━━━ Input material ━━━

==> src/hdl/lpd_pkg.sv <==
// Package with shared types and constants for the length-prefixed packet deframer.
package lpd_pkg;

  localparam int unsigned ByteW = 8;
  localparam int unsigned LenW  = 16;
  localparam int unsigned WordW = 64;

  localparam logic [LenW-1:0] MaxLenReset = 16'd29000;

  typedef enum logic [1:0] {
    EV_HDR_OK  = 2'd0,
    EV_BODY    = 2'd1,
    EV_HDR_BAD = 2'd2
  } ev_kind_e;

  typedef struct packed {
    ev_kind_e         kind;
    logic [ByteW-1:0] data;
    logic [WordW-1:0] word;
    logic [LenW-1:0]  len;
    logic             last;
  } res_t;

endpackage

==> src/hdl/length_prefixed_packet_deframer_unit.sv <==
// A byte accepted at the input passes the input register and then the result register.
// Throughput: one byte per cycle unless the output stalls; a non-final header byte gives no result.
// The result register frees the input side whenever the result is taken or the slot is empty.
// Reset (rst_ni low, asynchronous) empties both stages, starts header gathering afresh and sets
// the maximum packet length to 29000.
module length_prefixed_packet_deframer_unit import lpd_pkg::*; #(
  parameter int unsigned HeaderBytes = 8
) (
  input  logic              clk_i,
  input  logic              rst_ni,
  input  logic              cfg_we_i,
  input  logic [LenW-1:0]   cfg_wdata_i,
  input  logic              rx_valid_i,
  output logic              rx_stall_o,
  input  logic [ByteW-1:0]  rx_byte_i,
  output logic              out_valid_o,
  input  logic              out_stall_i,
  output logic [1:0]        event_kind_o,
  output logic [ByteW-1:0]  out_byte_o,
  output logic [WordW-1:0]  header_word_o,
  output logic [LenW-1:0]   packet_length_o,
  output logic              is_last_o
);

  logic [LenW-1:0]  max_len_q, max_len_d;
  logic             s1_valid;
  logic [ByteW-1:0] s1_data;
  logic             s1_take;
  res_t             res;

  assign max_len_d = cfg_we_i ? cfg_wdata_i : max_len_q;

  always_ff @(posedge clk_i or negedge rst_ni) begin
    if (!rst_ni) begin
      max_len_q <= MaxLenReset;
    end else begin
      max_len_q <= max_len_d;
    end
  end

  lpd_in_stage u_in_stage (
    .clk_i   (clk_i),
    .rst_ni  (rst_ni),
    .valid_i (rx_valid_i),
    .stall_o (rx_stall_o),
    .data_i  (rx_byte_i),
    .valid_o (s1_valid),
    .data_o  (s1_data),
    .take_i  (s1_take)
  );

  lpd_core #(
    .HeaderBytes (HeaderBytes)
  ) u_core (
    .clk_i       (clk_i),
    .rst_ni      (rst_ni),
    .in_valid_i  (s1_valid),
    .in_data_i   (s1_data),
    .take_o      (s1_take),
    .max_len_i   (max_len_q),
    .out_valid_o (out_valid_o),
    .out_stall_i (out_stall_i),
    .res_o       (res)
  );

  assign event_kind_o    = res.kind;
  assign out_byte_o      = res.data;
  assign header_word_o   = res.word;
  assign packet_length_o = res.len;
  assign is_last_o       = res.last;

endmodule

==> src/hdl/lpd_in_stage.sv <==
// Input register stage that holds one received byte until the core takes it.
module lpd_in_stage import lpd_pkg::*; (
  input  logic             clk_i,
  input  logic             rst_ni,
  input  logic             valid_i,
  output logic             stall_o,
  input  logic [ByteW-1:0] data_i,
  output logic             valid_o,
  output logic [ByteW-1:0] data_o,
  input  logic             take_i
);

  logic             valid_q, valid_d;
  logic [ByteW-1:0] data_q, data_d;
  logic             ready;

  // The stage can load whenever it is empty or its byte leaves in this cycle.
  assign ready   = !valid_q || take_i;
  assign stall_o = !ready;

  always_comb begin
    valid_d = valid_q;
    data_d  = data_q;
    if (ready) begin
      valid_d = valid_i;
      data_d  = data_i;
    end
  end

  always_ff @(posedge clk_i or negedge rst_ni) begin
    if (!rst_ni) begin
      valid_q <= 1'b0;
    end else begin
      valid_q <= valid_d;
    end
  end

  always_ff @(posedge clk_i) begin
    data_q <= data_d;
  end

  assign valid_o = valid_q;
  assign data_o  = data_q;

endmodule

==> src/hdl/lpd_core.sv <==
// Deframing state, header checks and the result register.
module lpd_core import lpd_pkg::*; #(
  parameter int unsigned HeaderBytes = 8
) (
  input  logic             clk_i,
  input  logic             rst_ni,
  input  logic             in_valid_i,
  input  logic [ByteW-1:0] in_data_i,
  output logic             take_o,
  input  logic [LenW-1:0]  max_len_i,
  output logic             out_valid_o,
  input  logic             out_stall_i,
  output res_t             res_o
);

  localparam int unsigned CntW = $clog2(HeaderBytes + 1);
  localparam int unsigned HdrW = ByteW * HeaderBytes;

  logic             in_body_q, in_body_d;
  logic [CntW-1:0]  hdr_cnt_q, hdr_cnt_d;
  logic [HdrW-1:0]  hdr_q, hdr_d;
  logic [LenW-1:0]  body_rem_q, body_rem_d;
  logic             out_valid_q, out_valid_d;
  res_t             res_q, res_d;

  logic             out_free;
  logic             take;
  logic [CntW-1:0]  cnt_next;
  logic [HdrW-1:0]  hdr_next;
  logic             hdr_done;
  logic [LenW-1:0]  len;
  logic             len_bad;
  logic             produces;
  res_t             res_new;

  assign out_free = !out_valid_q || !out_stall_i;
  assign take     = in_valid_i && out_free;
  assign take_o   = take;

  assign cnt_next = hdr_cnt_q + CntW'(1);
  assign hdr_next = {hdr_q[HdrW-ByteW-1:0], in_data_i};
  assign hdr_done = (cnt_next == CntW'(HeaderBytes));
  assign len      = hdr_next[HdrW-1 -: LenW];
  assign len_bad  = (len < LenW'(HeaderBytes)) || (len > max_len_i);
  assign produces = in_body_q || hdr_done;

  always_comb begin
    in_body_d  = in_body_q;
    hdr_cnt_d  = hdr_cnt_q;
    hdr_d      = hdr_q;
    body_rem_d = body_rem_q;

    res_new      = '0;
    res_new.kind = EV_BODY;

    if (in_body_q) begin
      res_new.kind = EV_BODY;
      res_new.data = in_data_i;
      res_new.last = (body_rem_q <= LenW'(1));
      if (body_rem_q <= LenW'(1)) begin
        in_body_d  = 1'b0;
        body_rem_d = '0;
      end else begin
        body_rem_d = body_rem_q - LenW'(1);
      end
    end else if (!hdr_done) begin
      hdr_d     = hdr_next;
      hdr_cnt_d = cnt_next;
    end else begin
      // A complete header always restarts the gathering count; the stored
      // bytes are overwritten in full before the next header is read.
      hdr_cnt_d    = '0;
      res_new.word = WordW'(hdr_next);
      res_new.len  = len;
      if (len_bad) begin
        res_new.kind = EV_HDR_BAD;
      end else if (len == LenW'(HeaderBytes)) begin
        res_new.kind = EV_HDR_OK;
        res_new.last = 1'b1;
      end else begin
        res_new.kind = EV_HDR_OK;
        in_body_d    = 1'b1;
        body_rem_d   = len - LenW'(HeaderBytes);
      end
    end

    if (!take) begin
      in_body_d  = in_body_q;
      hdr_cnt_d  = hdr_cnt_q;
      hdr_d      = hdr_q;
      body_rem_d = body_rem_q;
    end
  end

  always_comb begin
    out_valid_d = out_valid_q;
    res_d       = res_q;
    if (out_free) begin
      out_valid_d = take && produces;
      res_d       = res_new;
    end
  end

  always_ff @(posedge clk_i or negedge rst_ni) begin
    if (!rst_ni) begin
      in_body_q   <= 1'b0;
      hdr_cnt_q   <= '0;
      body_rem_q  <= '0;
      out_valid_q <= 1'b0;
    end else begin
      in_body_q   <= in_body_d;
      hdr_cnt_q   <= hdr_cnt_d;
      body_rem_q  <= body_rem_d;
      out_valid_q <= out_valid_d;
    end
  end

  always_ff @(posedge clk_i) begin
    hdr_q <= hdr_d;
    res_q <= res_d;
  end

  assign out_valid_o = out_valid_q;
  assign res_o       = res_q;

  // While passing the body, no header bytes are being gathered and bytes remain.
  a_body_no_hdr: assert property (@(posedge clk_i) disable iff (!rst_ni)
    in_body_q |-> (hdr_cnt_q == '0) && (body_rem_q != '0))
    else $error("body state with header count or no bytes remaining");

  a_cnt_below_hdr: assert property (@(posedge clk_i) disable iff (!rst_ni)
    hdr_cnt_q < CntW'(HeaderBytes))
    else $error("header count reached the header size");

  a_bad_not_last: assert property (@(posedge clk_i) disable iff (!rst_ni)
    out_valid_q && (res_q.kind == EV_HDR_BAD) |-> !res_q.last)
    else $error("rejected header marked as last");

  a_body_clean: assert property (@(posedge clk_i) disable iff (!rst_ni)
    out_valid_q && (res_q.kind == EV_BODY) |-> (res_q.word == '0) && (res_q.len == '0))
    else $error("body transaction carries header fields");

  a_body_after_ok: assert property (@(posedge clk_i) disable iff (!rst_ni)
    take && !in_body_q && hdr_done && !len_bad && (len != LenW'(HeaderBytes))
    |=> in_body_q)
    else $error("accepted header with body did not enter the body state");

endmodule
==> config.mk <==
export PLATFORM = sky130hd
export DESIGN_NAME = length_prefixed_packet_deframer_unit
export DESIGN_NICKNAME = d
export VERILOG_FILES = /design/src/hdl/lpd_pkg.sv /design/src/hdl/length_prefixed_packet_deframer_unit.sv /design/src/hdl/lpd_in_stage.sv /design/src/hdl/lpd_core.sv
export SDC_FILE = /design/constraint.sdc
export NUM_CORES = 1
export LEC_CHECK = 0
export ABC_AREA = 0
export BUFFER_PORTS_ARGS = -buffer_cell sky130_fd_sc_hd__buf_2
export CAP_MARGIN = 30
export CORE_UTILIZATION = 51
export DETAILED_ROUTE_END_ITERATION = 12
export PLACE_DENSITY = 0.83
export REMOVE_ABC_BUFFERS = 1
export SYNTH_ARGS = -nofsm -noshare
export SYNTH_HDL_FRONTEND = slang
export SYNTH_SLANG_ARGS = --single-unit
==> constraint.sdc <==
create_clock -name clk_i -period 5.6 [get_ports clk_i]
set_clock_uncertainty 0.15 [all_clocks]
set_input_delay 0.56 -clock clk_i [delete_from_list [all_inputs] [get_ports clk_i]]
set_output_delay 0.56 -clock clk_i [all_outputs]
set_load 0.02 [all_outputs]
==> reports/qor.txt, run 1 <==
Longest Clk Path Bufs = 2
# rows = 44
reg-to-reg endpoint = u_core.body_rem_q[5]$_DFFE_PN0P_
drt drc = 0
H-Tree Depth = 4
worst hold path class = input port to flop
post-route cell area = 0.00895 mm2
number of synthesized flops with an enable pin = 139
Clock transition at path regs = 0.07 ns
CTS tree = done
die extent in y = 125 um
most frequent cell after synthesis = edfxtp_1
TNS Setup = 0 ns
fraction of registers with async set/reset = 21.9%
R2R Path Start = max_len_q[14]$_DFFE_PN1P_
global-route wire length before repair = 26,400 um
Max FO, Critical Path = 15
Fin. Hold Viols = 0
Synth area leader = edfxtp_1
mapped cell area = 0.00767 mm2
reg2reg setup slack = 1.65 ns
P_leak = 3.97 nW
DR WL/cell = 19.1 um
Max Cap Viol = 0
final wirelength = 16,700 um
Adder-Cell Fraction of Synth Area = 3.26%
multiplexer share of the synthesized area = 0.832%
RSZ-0062 raised after global routing = no
Worst setup SP type = flop
Synth Area in XOR/XNOR = 1.14%
Worst EP arrival = 4.11 ns
endpoints failing setup = 0
Final Max Tran Viols = 0
number of synthesized register bits = 178
Total GRT Usage = 22.2%
I/O Pins = 122
top cell type's share of synthesized area = 54.4%
predominant post-synthesis flop cell = edfxtp_1
Synth Instances = 571
Vias = 5,016
Slew Limit Headroom = 29.3%
Pwr Total = 0.00484 W
synth-to-layout area growth = 16.8%
Worst Reg-to-Reg Cells = 8
status = finished, final reports clean
VDD IR max = 0.304 mV
DR iter-0 viols = 362
Seq/Total Area, Yosys = 67.3%
fin crit period = 3.95 ns
fin crit share = 70.6%
Distinct cells, synth = 61
worst hold stages = 1
Final ANT Viol Nets = 0
gp weighted congestion = 0.891
nets = 723
Hold Crit Start = rx_byte_i[6]
Synth Warn # = 0
CTS root buffer = clkbuf_16
Crit. End Element = flop
# port buffers = 121
WS Path Type = flop to flop
Post-synth top cells = 139 x edfxtp_1, 62 x and3_1, 39 x nand2_1
clk sinks = 178
CP required = 5.76 ns
WHS Endpoint = u_in_stage.data_o[6]$_DFFE_PN_
Power Density = 541 mW/mm2
Initial Util = 52.6%
dpl cells = 837
fillers = 1,096
Die Width = 125 um
layout cell share with drive strength beyond 1 = 28.6%
Core ar. = 0.0146 mm2
Synth Area in Compound Gates = 8.62%
CTS Buf Count = 17
Area contributors post-synth = edfxtp_1 54%, dfrtp_1 11%, and3_1 5.1%
fin cells = 871
vias in the first global route = 5,063
Max Freq = 0.253 GHz
initial antenna violation count = 1
worst-margin pin slew = 1.06 ns
Synth Area in Simple Gates = 14.4%
DP Wirelength = 11,100 um
placed inst area = 0.00834 mm2
largest family of logic cells by synthesized area = simple AND/OR/NAND/NOR gates
Clk Latency, worst-skew pair = 0.43 ns
DR pass1 iterations = 7
hold slack = 0.149 ns
largest net degree at the start of global routing = 57
vias per cell = 5.76
DIE AREA = 0.0155 mm2
grt total ovfl = 0
Avg Inst Size Synth = 13.4 um2
==> worst max-delay path: stages (launching register included) <==
cell and delay [ns]:
dfstp_2 0.51, inv_1 0.05, ha_1 0.31, nand4_2 0.15, or4_4 0.60, a21o_1 0.20
a31oi_2 0.72, or3_1 0.78, mux2_4 0.35
==> kinds of logic (layout without fill, tap and decap cells) <==
| family | count (synthesis) | count (layout) |
|---|---|---|
| and+or+nand+nor | 196 | 196 |
| AOI/OAI and AO/OA | 92 | 92 |
| muxes | 5 | 5 |
| buffers and inverters | 70 | 185 |
| adders and majority gates | 20 | 20 |
| DFF | 178 | 178 |
| other | 0 | 1 |
| xor gates and xnor gates | 10 | 10 |
==> registers in the layout, indices dropped and copies added (netlist names) <==
| name | flops |
|---|---|
| u_core.body_rem_q | 16 |
| u_core.hdr_cnt_q | 4 |
| u_core.res_o | 75 |
| u_core.hdr_q | 56 |
| u_core.in_body_q | 1 |
| u_in_stage.data_o | 8 |
| max_len_q | 16 |
| u_core.out_valid_o | 1 |
| u_in_stage.valid_o | 1 |
==> layout by cell type, fill, tap and decap left out, types with 9 or more instances in the layout <==
cell	n
a21oi_1	15
and2_1	12
and3_1	62
buf_2	121
clkbuf_16	17
dfrtp_1	33
edfxtp_1	139
ha_1	20
inv_1	24
nand2_1	38
nand3_1	11
nor2_1	24
nor3_1	13
o21ai_0	24
o21ai_2	9
o41ai_1	11
==> per-stage QoR <==
stage	setup slack (ns)	utilization, %
after floorplan	-0.128	-
after global placement	1.78	57.0
after detailed placement	1.67	57.2
after CTS	1.68	61.1
after global routing	1.51	61.4
final	1.65	61.4
==> area by class of cell <==
| cell class | instances | area, um2 | share of cell area, % |
|---|---|---|---|
| Clock buffer | 18 | 429 | 4.79 |
| Clock inverter | 13 | 154 | 1.72 |
| Multi-Input combinational cell | 323 | 2190 | 24.5 |
| Tap cell | 184 | 230 | 2.57 |
| Sequential cell | 178 | 5160 | 57.6 |
| Inverter | 25 | 93.8 | 1.05 |
| Timing Repair Buffer | 129 | 693 | 7.74 |
| Antenna cell | 1 | 2.50 | 0.0279 |
==> routing by layer <==
metal	share of wire, %	GRT usage [%]	up-vias
met2	49	36.4	194
met5	0	0	-
li1	-	-	2334
met4	2.7	10.3	0
met3	7.8	6.92	30
met1	40	26.7	2458
==> timing repair <==
| action | in CTS | in global routing |
|---|---|---|
| setup buffers | 0 | 0 |
| gates resized for setup | 0 | 0 |
| endpoints found under the hold margin | 0 | 4 |
| hold buffers | 0 | 1 |
==> power breakdown <==
| group | internal (W) | switching, W |
|---|---|---|
| registers | 0.00194 | 0.000259 |
| clock network | 0.000661 | 0.000508 |
| logic | 0.000470 | 0.00100 |
==> worst max-delay path by stage <==
| stage | depth (start not counted) | startpoint | end |
|---|---|---|---|
| floorplan | 5 | out_stall_i | u_core.hdr_cnt_q[0]$_DFFE_PN0P_ |
| global placement | 8 | max_len_q[14]$_DFFE_PN1P_ | u_core.body_rem_q[5]$_DFFE_PN0P_ |
| detailed placement | 8 | max_len_q[14]$_DFFE_PN1P_ | u_core.body_rem_q[1]$_DFFE_PN0P_ |
| CTS | 8 | max_len_q[14]$_DFFE_PN1P_ | u_core.body_rem_q[5]$_DFFE_PN0P_ |
| global route | 8 | max_len_q[13]$_DFFE_PN1P_ | u_core.body_rem_q[1]$_DFFE_PN0P_ |
| finish | 8 | max_len_q[14]$_DFFE_PN1P_ | u_core.body_rem_q[5]$_DFFE_PN0P_ |
No activity file was read; power rests on OpenSTA's default activity.
==> run 2, diff against run 1 <==
Clock period 5.6 ns to 3.6 ns, I/O delays scaled along.
==> run 2 against run 1 <==
  * Maximum frequency increased by 23%
  * Total power increased by 55%
  * Global-route usage increased by 0.43 points
  * Flip-flop and latch count unchanged
  * Design area increased by 2.6%
  * Sequential power increased by 55%
  * Combinational power increased by 59%
  * Die area unchanged
  * Final cell count increased by 3.0%
  * Worst hold slack got worse by 0.13 ns
  * Sequential share of layout area decreased by 1.5 points
  * Critical path type unchanged
  * Critical endpoint unchanged
  * First-iteration DRC count decreased by 14%
==> reports/qor.txt, run 2 (synthesis gave the netlist of run 1 again) <==
status = finished, final reports clean
max FFs per register = 75 (unchanged)
reg2reg setup slack = 0.39 ns (-1.26 ns)
Max Cap Viol = 0 (unchanged)
Initial Util = 52.6% (unchanged)
CTS Buf Count = 17 (unchanged)
Final ANT Viol Nets = 0 (unchanged)
initial antenna violation count = 0 (-1)
Power Density = 818 mW/mm2 (+51%)
# rows = 44 (unchanged)
reg-to-reg endpoint = u_core.body_rem_q[5]$_DFFE_PN0P_
fin crit share = 89.2% (+19 points)
gp weighted congestion = 0.886 (-0.48%)
synth-to-layout area growth = 19.8%
nets = 749 (+3.6%)
Core ar. = 0.0146 mm2 (unchanged)
Worst EP arrival = 3.38 ns (-0.73 ns)
layout cell share with drive strength beyond 1 = 28.6% (+0.040 points)
Worst Reg-to-Reg Cells = 8 (unchanged)
Vias = 5,127 (+2.2%)
R2R Path Start = max_len_q[13]$_DFFE_PN1P_
Clk Latency, worst-skew pair = 0.44 ns (about the same)
Slew Limit Headroom = 49.1% (+20 points)
Final Max Tran Viols = 0 (unchanged)
Die Width = 125 um (unchanged)
Crit. End Element = flop
antenna fix cells = 0 (-1)
DIE AREA = 0.0155 mm2 (unchanged)
vias in the first global route = 5,156 (+1.8%)
Total GRT Usage = 22.6% (+0.43 points)
CP required = 3.76 ns (-2.00 ns)
CP peak stage delay = 0.61 ns (-0.17 ns)
die extent in y = 125 um (unchanged)
fillers = 1,071 (-2.3%)
CP delay by family, top = simple AND/OR/NAND/NOR gates
VDD IR max = 0.574 mV (+89%)
drt drc = 0 (unchanged)
Resized cells post-CTS = 0 (unchanged)
DR iter-0 viols = 313 (-14%)
worst hold stages = 3 (+2)
# port buffers = 121 (unchanged)
worst hold path class = input port to flop
Worst setup SP type = flop
crit path buf inv count = 1 (unchanged)
fin crit period = 3.21 ns (-0.740 ns)
vias per cell = 5.72 (-0.75%)
CTS root buffer = clkbuf_16
worst-margin pin slew = 0.761 ns (-0.297 ns)
DP Wirelength = 10,900 um (-1.2%)
P_leak = 4.09 nW (+3.0%)
final wirelength = 17,100 um (+2.6%)
Pwr Total = 0.00752 W (+55%)
Max Freq = 0.311 GHz (+23%)
commonest non-fill, non-tap cell in the layout = edfxtp_1
global-route wire length before repair = 26,900 um (+2.0%)
RSZ-0062 raised after global routing = no
endpoints failing setup = 0 (unchanged)
DR WL/cell = 19.1 um (-0.35%)
I/O Pins = 122 (unchanged)
Clock transition at path regs = 0.07 ns (about the same)
worst setup path start = max_len_q[13]$_DFFE_PN1P_
Crit-path slowest cell = or4_4
CTS tree = done
WHS Endpoint = max_len_q[13]$_DFFE_PN1P_
WS Path Type = flop to flop
largest net degree at the start of global routing = 77 (+35%)
H-Tree Depth = 4 (unchanged)
clk sinks = 178 (unchanged)
grt total ovfl = 0 (unchanged)
Hold Crit Start = cfg_wdata_i[13]
Max FO, Critical Path = 10 (-5)
Fin. Hold Viols = 0 (unchanged)
Longest Clk Path Bufs = 2 (unchanged)
critical-path cell list = inv_1 > ha_1 > nand4_2 > or4_4 > o31ai_4 > a31oi_2 > or3_1 > mux2_4
DR pass1 iterations = 5 (-2)
dpl cells = 843 (+0.72%)
fin cells = 897 (+3.0%)
leading cell types in the layout, fill and taps excluded = 139 x edfxtp_1, 121 x buf_2, 62 x and3_1
[run 2: changes by cell type in the layout (fill, tap and decap cells not counted), moves of 2 or more]
cell	delta
dlygate4sd3_1	+19
clkinvlp_4	-2
bufinv_16	-2
buf_4	+7
inv_8	+3
[run 2: worst max path at each step]
stage / cells after the start / to
after detailed placement: 8 / u_core.body_rem_q[5]$_DFFE_PN0P_
after global routing: 9 / u_core.body_rem_q[4]$_DFFE_PN0P_
final: 8 / u_core.body_rem_q[5]$_DFFE_PN0P_
after global placement: 8 / u_core.body_rem_q[1]$_DFFE_PN0P_
after floorplan: 5 / u_core.hdr_cnt_q[0]$_DFFE_PN0P_
after CTS: 8 / u_core.body_rem_q[5]$_DFFE_PN0P_
[run 2: metrics by stage]
step                util, %  TNS (ns)  area (um2)  worst slack, ns  hold WS [ns]
CTS                    62.7         0        9140            0.383       0.00257
global route           63.0         0        9190            0.287        0.0298
detailed placement     57.4         0        8370            0.405         0.278
floorplan                 -   -121.25        7420            -2.05       -0.0856
global placement       57.4         0        8370            0.470         0.273
finish                 63.0         0        9190            0.387        0.0158
[run 2: repair_timing]
| item | in CTS | in global routing |
|---|---|---|
| hold endpoints to repair | 52 | 0 |
| hold buffers | 20 | 0 |
| setup buffers | 0 | 0 |
[run 2: cell type report]
| type | count | area, um2 | share of cell area, % |
|---|---|---|---|
| Tap cell | 184 | 230 | 2.51 |
| Clock buffer | 17 | 425 | 4.63 |
| Clock inverter | 15 | 145 | 1.58 |
| Timing Repair Buffer | 155 | 943 | 10.3 |
| Inverter | 25 | 93.8 | 1.02 |
| Multi-Input combinational cell | 323 | 2190 | 23.9 |
| Sequential cell | 178 | 5160 | 56.1 |
[run 2: where the power goes]
part           internal [W]  switching, W
sequential          0.00302      0.000403
combinational      0.000777       0.00156
clock              0.000915      0.000843
[run 2: tightest hold or removal path, cell delays in order]
cell and delay, ns:
buf_2 0.08, nand2_1 0.04, o21ai_0 0.08
[run 2: metal layers]
layer | GRT usage (%) | routed length (um)
met5 | 0 | 0
met4 | 10.8 | 538
met3 | 7.00 | 1270
met2 | 35.5 | 8300
met1 | 28.6 | 6990
==> run 3, diff against run 2 <==
Settings changed: CORE_UTILIZATION 51 to 56, PLACE_DENSITY 0.83 to 0.86.
Clock period 3.6 ns to 3.4 ns, I/O delays scaled along.
==> run 3 against run 2 <==
  * Clock power rose by 10%
  * Count of clock-buffer cells in the layout rose by 3
  * Register-to-register slack got worse by 0.21 ns
  * Largest cell class unchanged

━━━

§ What this task involves: Search the data above for the string "more" and copy each line that has it.

§ Task output:
==> layout by cell type, fill, tap and decap left out, types with 9 or more instances in the layout <==
[run 2: changes by cell type in the layout (fill, tap and decap cells not counted), moves of 2 or more]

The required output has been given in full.